What follows is not a dramatic transformation but a slow and often clumsy reckoning with adulthood.
AT A GLANCE:
- Series: Single Papa (Netflix)
- Creator: Ishita Moitra and Neeraj Udhwani
- Cast: Kunal Khemmu, Hami Ali Hamil, Prajakta Koli, Manoj Pahwa, Ayesha Raza Mishra and Neha Dhupia
- Rating: ★★★☆☆
The strength of Single Papa lies in its ordinariness. This is not a story about heroism. It is about learning to show up, even when you are unsure of what you are doing. Gaurav does not wake up one day magically equipped with paternal instincts. He struggles, procrastinates, panics, and fails.
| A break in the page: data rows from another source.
==> config.mk <==
export PLATFORM = sky130hd
export DESIGN_NAME = uart_tx_arbiter
export DESIGN_NICKNAME = d
export VERILOG_FILES = /design/src/rtl/uart_arb_pkg.sv /design/src/rtl/rr_arbiter.sv /design/src/rtl/uart_tx_arbiter.sv
export SDC_FILE = /design/constraint.sdc
export NUM_CORES = 1
export LEC_CHECK = 0
export BUFFER_PORTS_ARGS = -buffer_cell sky130_fd_sc_hd__buf_2
export CAP_MARGIN = 20
export CORE_MARGIN = 2
export CORE_UTILIZATION = 40
export CTS_CLUSTER_SIZE = 12
export DETAILED_ROUTE_END_ITERATION = 10
export HOLD_SLACK_MARGIN = 0.03
export PLACE_DENSITY = 0.62
export SYNTH_ARGS = -nofsm -noshare
export SYNTH_HDL_FRONTEND = slang
export SYNTH_SLANG_ARGS = --single-unit
==> constraint.sdc <==
create_clock -name clk -period 7.4 [get_ports clk]
set_input_delay 0.37 -clock clk [delete_from_list [all_inputs] [get_ports clk]]
set_output_delay 0.37 -clock clk [all_outputs]
set_load 0.01 [all_outputs]
==> src/rtl/uart_arb_pkg.sv <==
// uart_arb_pkg: shared state encoding, framing defaults and header helper for uart_tx_arbiter
package uart_arb_pkg;
    typedef enum logic [2:0] {IDLE, SOF, HDR, PAYLOAD, CSUM} arb_state_t;
    localparam logic [7:0] SOF_DEFAULT = 8'h7E;
    localparam logic [3:0] HDR_TAG_DEFAULT = 4'hA;
    function automatic logic [7:0] make_hdr(input logic [3:0] id, input logic [3:0] tag = HDR_TAG_DEFAULT);
        return {tag, id};
    endfunction
endpackage

==> src/rtl/rr_arbiter.sv <==
// rr_arbiter: combinational round-robin pick, priority starting at ptr
module rr_arbiter #(
    parameter int N = 3
) (
    input  logic [N-1:0]         req,
    input  logic [$clog2(N)-1:0] ptr,
    output logic [N-1:0]         gnt_onehot,
    output logic [$clog2(N)-1:0] gnt_id,
    output logic                 any
);
    localparam int W = $clog2(N);
    logic [W-1:0] idx;
    always_comb begin
        gnt_id = '0;
        any = 1'b0;
        idx = '0;
        for (int k = N - 1; k >= 0; k--) begin
            idx = W'((int'(ptr) + k) % N);
            if (req[idx]) begin
                gnt_id = idx;
                any = 1'b1;
            end
        end
    end
    assign gnt_onehot = any ? (N'(1) << gnt_id) : '0;
endmodule

==> src/rtl/uart_tx_arbiter.sv <==
// uart_tx_arbiter: round-robin packet arbiter framing SOF/header/payload/XOR checksum into one uart_tx
module uart_tx_arbiter
    import uart_arb_pkg::*;
#(
    parameter int          N_REQ    = 3,
    parameter int          MAX_LEN  = 16,
    parameter logic [7:0]  SOF_BYTE = SOF_DEFAULT,
    parameter logic [3:0]  HDR_TAG  = HDR_TAG_DEFAULT
) (
    input  logic                       clk,
    input  logic                       rst,
    input  logic [8*N_REQ-1:0]         req_data,
    input  logic [N_REQ-1:0]           req_valid,
    input  logic [N_REQ-1:0]           req_last,
    output logic [N_REQ-1:0]           req_ready,
    output logic [7:0]                 tx_data,
    output logic                       tx_valid,
    input  logic                       tx_ready,
    output logic                       busy,
    output logic [$clog2(N_REQ)-1:0]   grant_id,
    output logic                       err_trunc
);
    localparam int IW = $clog2(N_REQ);
    arb_state_t st, st_n;
    logic [IW-1:0] ptr, arb_id;
    logic [N_REQ-1:0] arb_oh, gnt_q;
    logic arb_any, free, drain, acc, ld, start, fin, trunc, csum_ld, sel_valid, sel_last, last_slot;
    logic [7:0] csum, cnt, ld_byte, sel_data, hdr;

    rr_arbiter #(.N(N_REQ)) u_rr (
        .req(req_valid),
        .ptr(ptr),
        .gnt_onehot(arb_oh),
        .gnt_id(arb_id),
        .any(arb_any)
    );

    assign drain = tx_valid && tx_ready;
    assign free = !tx_valid || tx_ready;
    assign sel_data = req_data[8*grant_id +: 8];
    assign sel_valid = req_valid[grant_id];
    assign sel_last = req_last[grant_id];
    assign hdr = make_hdr(4'(grant_id), HDR_TAG);
    assign last_slot = cnt == 8'(MAX_LEN - 1);
    assign req_ready = (st == PAYLOAD && free) ? gnt_q : '0;
    assign acc = st == PAYLOAD && free && sel_valid;

    always_comb begin
        st_n = st;
        ld = 1'b0;
        ld_byte = sel_data;
        start = 1'b0;
        fin = 1'b0;
        trunc = 1'b0;
        case (st)
            IDLE: if (arb_any) begin
                start = 1'b1;
                ld = 1'b1;
                ld_byte = SOF_BYTE;
                st_n = SOF;
            end
            SOF: if (drain) begin
                ld = 1'b1;
                ld_byte = hdr;
                st_n = HDR;
            end
            HDR: st_n = drain ? PAYLOAD : HDR;
            PAYLOAD: if (acc) begin
                ld = 1'b1;
                st_n = (sel_last || last_slot) ? CSUM : PAYLOAD;
                trunc = !sel_last && last_slot;
            end
            CSUM: if (!csum_ld && free) begin
                ld = 1'b1;
                ld_byte = csum;
            end else if (csum_ld && drain) begin
                fin = 1'b1;
                st_n = IDLE;
            end
            default: st_n = IDLE;
        endcase
    end

    always_ff @(posedge clk) begin
        if (rst) begin
            st <= IDLE;
            tx_valid <= 1'b0;
            tx_data <= '0;
            grant_id <= '0;
            gnt_q <= '0;
            busy <= 1'b0;
            err_trunc <= 1'b0;
            csum <= '0;
            cnt <= '0;
            csum_ld <= 1'b0;
            ptr <= '0;
        end else begin
            st <= st_n;
            err_trunc <= trunc;
            if (ld) begin
                tx_valid <= 1'b1;
                tx_data <= ld_byte;
            end else if (drain) tx_valid <= 1'b0;
            if (start) begin
                grant_id <= arb_id;
                gnt_q <= arb_oh;
                busy <= 1'b1;
            end
            if (st == SOF && drain) csum <= hdr;
            if (acc) begin
                csum <= csum ^ sel_data;
                cnt <= cnt + 8'd1;
            end
            if (st == CSUM && ld) csum_ld <= 1'b1;
            if (fin) begin
                busy <= 1'b0;
                cnt <= '0;
                csum_ld <= 1'b0;
                ptr <= (grant_id == IW'(N_REQ - 1)) ? '0 : grant_id + 1'b1;
            end
        end
    end
endmodule
==> config.mk <==
export PLATFORM = sky130hd
export DESIGN_NAME = wb_trace_buffer
export DESIGN_NICKNAME = d
export VERILOG_FILES = /design/src/rtl/wb_trace_buffer.sv
export SDC_FILE = /design/constraint.sdc
export NUM_CORES = 2
export LEC_CHECK = 0
export BUFFER_PORTS_ARGS = -buffer_cell sky130_fd_sc_hd__buf_2
export CORE_MARGIN = 5
export CORE_UTILIZATION = 40
export DETAILED_ROUTE_END_ITERATION = 10
export PLACE_DENSITY = 0.59
export SETUP_SLACK_MARGIN = 0.1
export SYNTH_ARGS = -nofsm -noshare
export SYNTH_HDL_FRONTEND = slang
export SYNTH_SLANG_ARGS = --single-unit
==> constraint.sdc <==
create_clock -name clk -period 7.8 [get_ports clk]
set_input_delay 1.17 -clock clk [delete_from_list [all_inputs] [get_ports clk]]
set_output_delay 1.17 -clock clk [all_outputs]
set_load 0.01 [all_outputs]
### config.mk
export PLATFORM = sky130hd
export DESIGN_NAME = alu_operand_stager_flat
export DESIGN_NICKNAME = d
export VERILOG_FILES = /design/src/rtl/alu_operand_stager_pkg.sv /design/src/rtl/alu_operand_stager_if.sv /design/src/rtl/alu_operand_stager.sv /design/src/flat_wrapper.sv
export SDC_FILE = /design/constraint.sdc
export NUM_CORES = 1
export LEC_CHECK = 0
export CELL_PAD_IN_SITES_DETAIL_PLACEMENT = 0
export CELL_PAD_IN_SITES_GLOBAL_PLACEMENT = 1
export CORE_ASPECT_RATIO = 1.75
export CORE_MARGIN = 2
export CORE_UTILIZATION = 30
export DETAILED_ROUTE_END_ITERATION = 6
export PLACE_DENSITY = 0.71
export SLEW_MARGIN = 10
export SYNTH_ARGS = -nofsm -noshare
export SYNTH_HDL_FRONTEND = slang
export SYNTH_SLANG_ARGS = --single-unit
### constraint.sdc
create_clock -name clk -period 1.75 [get_ports clk]
set_input_delay 0.2625 -clock clk [delete_from_list [all_inputs] [get_ports clk]]
set_output_delay 0.2625 -clock clk [all_outputs]
set_load 0.01 [all_outputs]
### src/rtl/alu_operand_stager_pkg.sv
// Shared types for the operand stager: state encoding and operand width.
package alu_operand_stager_pkg;

  localparam int ALU_WIDTH = 4;

  typedef enum logic [1:0] {
    IDLE    = 2'd0,
    GOT_A   = 2'd1,
    PRESENT = 2'd2
  } state_e;

  function automatic logic handshake(input logic valid, input logic ready);
    return valid & ready;
  endfunction

endpackage

### src/rtl/alu_operand_stager_if.sv
// Narrow operand input stream plus the assembled A/B pair toward the logic unit.
interface alu_operand_stager_if
  import alu_operand_stager_pkg::*;
#(
  parameter int WIDTH = ALU_WIDTH
);
  logic [WIDTH-1:0] in_data;
  logic             in_valid;
  logic             in_ready;
  logic [WIDTH-1:0] opA;
  logic [WIDTH-1:0] opB;
  logic             op_valid;
  logic             op_ready;

  modport master (
    output in_data, in_valid, op_ready,
    input  in_ready, opA, opB, op_valid
  );

  modport slave (
    input  in_data, in_valid, op_ready,
    output in_ready, opA, opB, op_valid
  );
endinterface
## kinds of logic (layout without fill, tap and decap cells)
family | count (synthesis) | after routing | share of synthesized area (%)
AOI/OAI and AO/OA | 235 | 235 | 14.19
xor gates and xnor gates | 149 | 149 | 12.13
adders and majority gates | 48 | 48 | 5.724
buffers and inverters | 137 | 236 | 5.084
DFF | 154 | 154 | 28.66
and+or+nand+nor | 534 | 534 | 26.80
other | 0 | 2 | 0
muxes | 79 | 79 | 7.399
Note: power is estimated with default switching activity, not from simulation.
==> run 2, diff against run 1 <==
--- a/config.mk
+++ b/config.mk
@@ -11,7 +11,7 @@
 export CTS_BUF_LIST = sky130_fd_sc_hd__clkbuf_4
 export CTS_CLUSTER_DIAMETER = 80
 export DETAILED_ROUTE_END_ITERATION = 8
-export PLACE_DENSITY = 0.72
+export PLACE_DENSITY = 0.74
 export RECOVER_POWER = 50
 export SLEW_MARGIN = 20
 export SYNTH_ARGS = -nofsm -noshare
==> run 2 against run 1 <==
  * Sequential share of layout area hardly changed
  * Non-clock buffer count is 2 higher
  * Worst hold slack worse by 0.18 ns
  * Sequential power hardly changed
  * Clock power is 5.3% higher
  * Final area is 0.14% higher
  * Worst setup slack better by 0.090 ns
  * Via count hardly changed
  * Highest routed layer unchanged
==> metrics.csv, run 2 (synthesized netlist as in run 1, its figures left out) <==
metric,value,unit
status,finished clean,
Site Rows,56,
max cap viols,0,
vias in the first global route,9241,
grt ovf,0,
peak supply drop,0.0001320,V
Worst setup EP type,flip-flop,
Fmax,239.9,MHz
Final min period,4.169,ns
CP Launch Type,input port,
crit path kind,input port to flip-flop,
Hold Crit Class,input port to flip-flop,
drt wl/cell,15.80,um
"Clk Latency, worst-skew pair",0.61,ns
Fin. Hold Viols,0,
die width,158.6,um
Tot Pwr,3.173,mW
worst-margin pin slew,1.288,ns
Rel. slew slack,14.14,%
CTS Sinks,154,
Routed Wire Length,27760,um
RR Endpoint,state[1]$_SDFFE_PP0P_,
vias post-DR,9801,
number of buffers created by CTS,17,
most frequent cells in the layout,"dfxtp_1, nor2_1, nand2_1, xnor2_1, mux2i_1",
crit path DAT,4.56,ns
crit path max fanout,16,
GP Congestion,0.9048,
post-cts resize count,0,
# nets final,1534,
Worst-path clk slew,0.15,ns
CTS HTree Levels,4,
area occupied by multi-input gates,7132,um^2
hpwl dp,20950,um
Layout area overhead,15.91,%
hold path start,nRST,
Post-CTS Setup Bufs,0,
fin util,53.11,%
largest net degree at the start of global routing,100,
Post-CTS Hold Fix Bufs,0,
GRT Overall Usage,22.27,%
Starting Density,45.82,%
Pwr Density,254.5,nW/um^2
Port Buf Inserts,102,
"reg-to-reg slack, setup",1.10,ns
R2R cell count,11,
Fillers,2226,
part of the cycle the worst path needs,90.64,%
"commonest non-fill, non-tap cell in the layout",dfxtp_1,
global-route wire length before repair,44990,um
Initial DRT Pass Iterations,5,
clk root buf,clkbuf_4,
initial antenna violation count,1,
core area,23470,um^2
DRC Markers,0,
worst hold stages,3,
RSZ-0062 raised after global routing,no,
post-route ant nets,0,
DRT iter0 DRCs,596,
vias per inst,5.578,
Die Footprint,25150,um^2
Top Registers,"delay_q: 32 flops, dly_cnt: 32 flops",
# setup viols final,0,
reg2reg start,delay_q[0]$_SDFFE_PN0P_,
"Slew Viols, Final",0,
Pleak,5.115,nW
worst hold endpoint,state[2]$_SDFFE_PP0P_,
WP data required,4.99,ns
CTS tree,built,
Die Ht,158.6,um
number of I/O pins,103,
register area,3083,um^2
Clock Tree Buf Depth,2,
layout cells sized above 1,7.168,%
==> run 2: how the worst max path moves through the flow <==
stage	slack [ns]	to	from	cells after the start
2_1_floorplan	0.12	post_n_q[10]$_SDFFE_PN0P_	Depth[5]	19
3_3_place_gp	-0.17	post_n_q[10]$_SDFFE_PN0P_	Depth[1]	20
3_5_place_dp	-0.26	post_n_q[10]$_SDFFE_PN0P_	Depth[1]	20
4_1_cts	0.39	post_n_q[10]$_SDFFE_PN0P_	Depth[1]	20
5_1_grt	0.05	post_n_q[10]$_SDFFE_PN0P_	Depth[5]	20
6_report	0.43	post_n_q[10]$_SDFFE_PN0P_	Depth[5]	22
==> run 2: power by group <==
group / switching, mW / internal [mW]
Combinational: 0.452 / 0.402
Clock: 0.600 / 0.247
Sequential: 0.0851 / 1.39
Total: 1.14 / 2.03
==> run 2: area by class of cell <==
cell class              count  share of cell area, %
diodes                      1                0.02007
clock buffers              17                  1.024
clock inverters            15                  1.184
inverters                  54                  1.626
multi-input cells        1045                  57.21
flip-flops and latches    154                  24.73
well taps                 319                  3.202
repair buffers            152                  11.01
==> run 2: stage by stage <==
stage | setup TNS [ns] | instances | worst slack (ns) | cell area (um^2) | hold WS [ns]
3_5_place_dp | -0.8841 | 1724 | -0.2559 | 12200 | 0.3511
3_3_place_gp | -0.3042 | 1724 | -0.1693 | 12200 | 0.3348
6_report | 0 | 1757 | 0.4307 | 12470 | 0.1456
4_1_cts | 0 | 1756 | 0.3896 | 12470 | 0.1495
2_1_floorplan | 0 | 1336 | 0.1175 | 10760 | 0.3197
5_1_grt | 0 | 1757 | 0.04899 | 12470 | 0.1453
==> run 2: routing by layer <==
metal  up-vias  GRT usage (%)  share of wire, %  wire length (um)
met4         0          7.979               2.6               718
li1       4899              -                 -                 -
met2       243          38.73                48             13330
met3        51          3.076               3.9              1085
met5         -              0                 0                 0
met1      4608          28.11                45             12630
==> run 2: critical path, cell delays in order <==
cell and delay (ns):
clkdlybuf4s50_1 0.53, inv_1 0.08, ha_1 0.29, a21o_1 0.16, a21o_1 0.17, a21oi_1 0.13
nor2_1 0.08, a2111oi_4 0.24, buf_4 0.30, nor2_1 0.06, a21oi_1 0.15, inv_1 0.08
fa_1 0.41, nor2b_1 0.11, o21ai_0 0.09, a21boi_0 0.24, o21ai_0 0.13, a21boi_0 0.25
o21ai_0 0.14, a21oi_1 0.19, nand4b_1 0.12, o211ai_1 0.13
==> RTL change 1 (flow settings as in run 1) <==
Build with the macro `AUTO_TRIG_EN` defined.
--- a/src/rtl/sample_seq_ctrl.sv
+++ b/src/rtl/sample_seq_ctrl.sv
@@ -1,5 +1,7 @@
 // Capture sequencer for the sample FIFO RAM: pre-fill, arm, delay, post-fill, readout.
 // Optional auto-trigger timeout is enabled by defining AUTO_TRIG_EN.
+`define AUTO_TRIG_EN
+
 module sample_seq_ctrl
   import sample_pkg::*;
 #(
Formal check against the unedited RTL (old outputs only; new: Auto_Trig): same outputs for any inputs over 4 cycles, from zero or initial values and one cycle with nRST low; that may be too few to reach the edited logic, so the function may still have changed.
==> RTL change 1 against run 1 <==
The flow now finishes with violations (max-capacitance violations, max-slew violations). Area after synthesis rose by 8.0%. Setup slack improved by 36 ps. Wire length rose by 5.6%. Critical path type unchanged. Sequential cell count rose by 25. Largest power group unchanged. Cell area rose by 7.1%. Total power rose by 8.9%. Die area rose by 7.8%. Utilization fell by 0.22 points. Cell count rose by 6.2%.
And in doing so, the show captures something deeply honest about parenting and about growing up in general.
Kunal Kemmu delivers one of his most grounded performances to date. He resists the temptation to make Gaurav instantly likeable or noble. Instead, he allows the character to remain flawed, confused, and occasionally frustrating. That restraint makes the emotional moments land more authentically. Gaurav’s growth feels earned because it is incremental. It happens in missed sleep, awkward silences, and reluctant sacrifices rather than sweeping declarations. Baby Hami Ali Hamil is an absolute cutie in the entire series.
The series is equally invested in its supporting cast, which reflects the layered dynamics of an Indian household. Manoj Pahwa and Ayesha Raza Mishra play Gaurav’s parents with warmth, precision, and their comic timing is impeccable. They are loving but controlling, progressive in theory but anxious in practice. Their discomfort with Gaurav’s decision does not stem from cruelty but from conditioning. The show allows them space to be wrong without turning them into caricatures.
Prajakta Koli, as Gaurav’s sister, represents the voice of reason in a family that is constantly negotiating its own contradictions. Neha Dhupia’s role as an adoption officer introduces an institutional lens, quietly reminding viewers that good intentions are often filtered through rigid systems and societal expectations.
What makes Single Papa resonate is its understanding of Indian social realities. Single parenthood, especially single fatherhood, is still treated as an anomaly. The show does not pretend otherwise. Gaurav’s choice is questioned repeatedly, sometimes kindly and sometimes not. Can a man raise a child alone. Will the child lack something essential. Is this arrangement sustainable.
Rather than offering tidy answers, the series allows these doubts to linger. It acknowledges that care is not instinctive but learned, and that gendered assumptions around parenting are deeply entrenched. Importantly, it also recognises that families often change not because they want to, but because circumstances leave them no choice.
That said, Single Papa occasionally plays it safe. Certain emotional beats feel underexplored, and some conflicts resolve a little too easily. The exhaustion, isolation, and emotional labour of single parenting could have been examined with greater depth. At times, the series opts for comfort over complexity.
Yet there is something intentional about its gentleness. Single Papa does not aim to provoke or polarise. It aims to normalise. By situating its story within a familiar domestic setting, it makes space for empathy to grow gradually. The series trusts its audience to absorb change through proximity rather than confrontation.
In a streaming ecosystem often driven by extremes, this restraint feels refreshing.
Ultimately, Single Papa is less about parenting and more about accountability. It is about what happens when responsibility arrives before readiness, and how love often grows out of necessity rather than planning. It reminds us that adulthood is not a milestone we cross, but a series of choices we make, sometimes reluctantly and sometimes late.
Created by Ishita Moitra (who also wrote Rocky Aur Rani Kii Prem Kahaani) the show is warm, imperfect, and quietly progressive. Single Papa reflects an India in transition.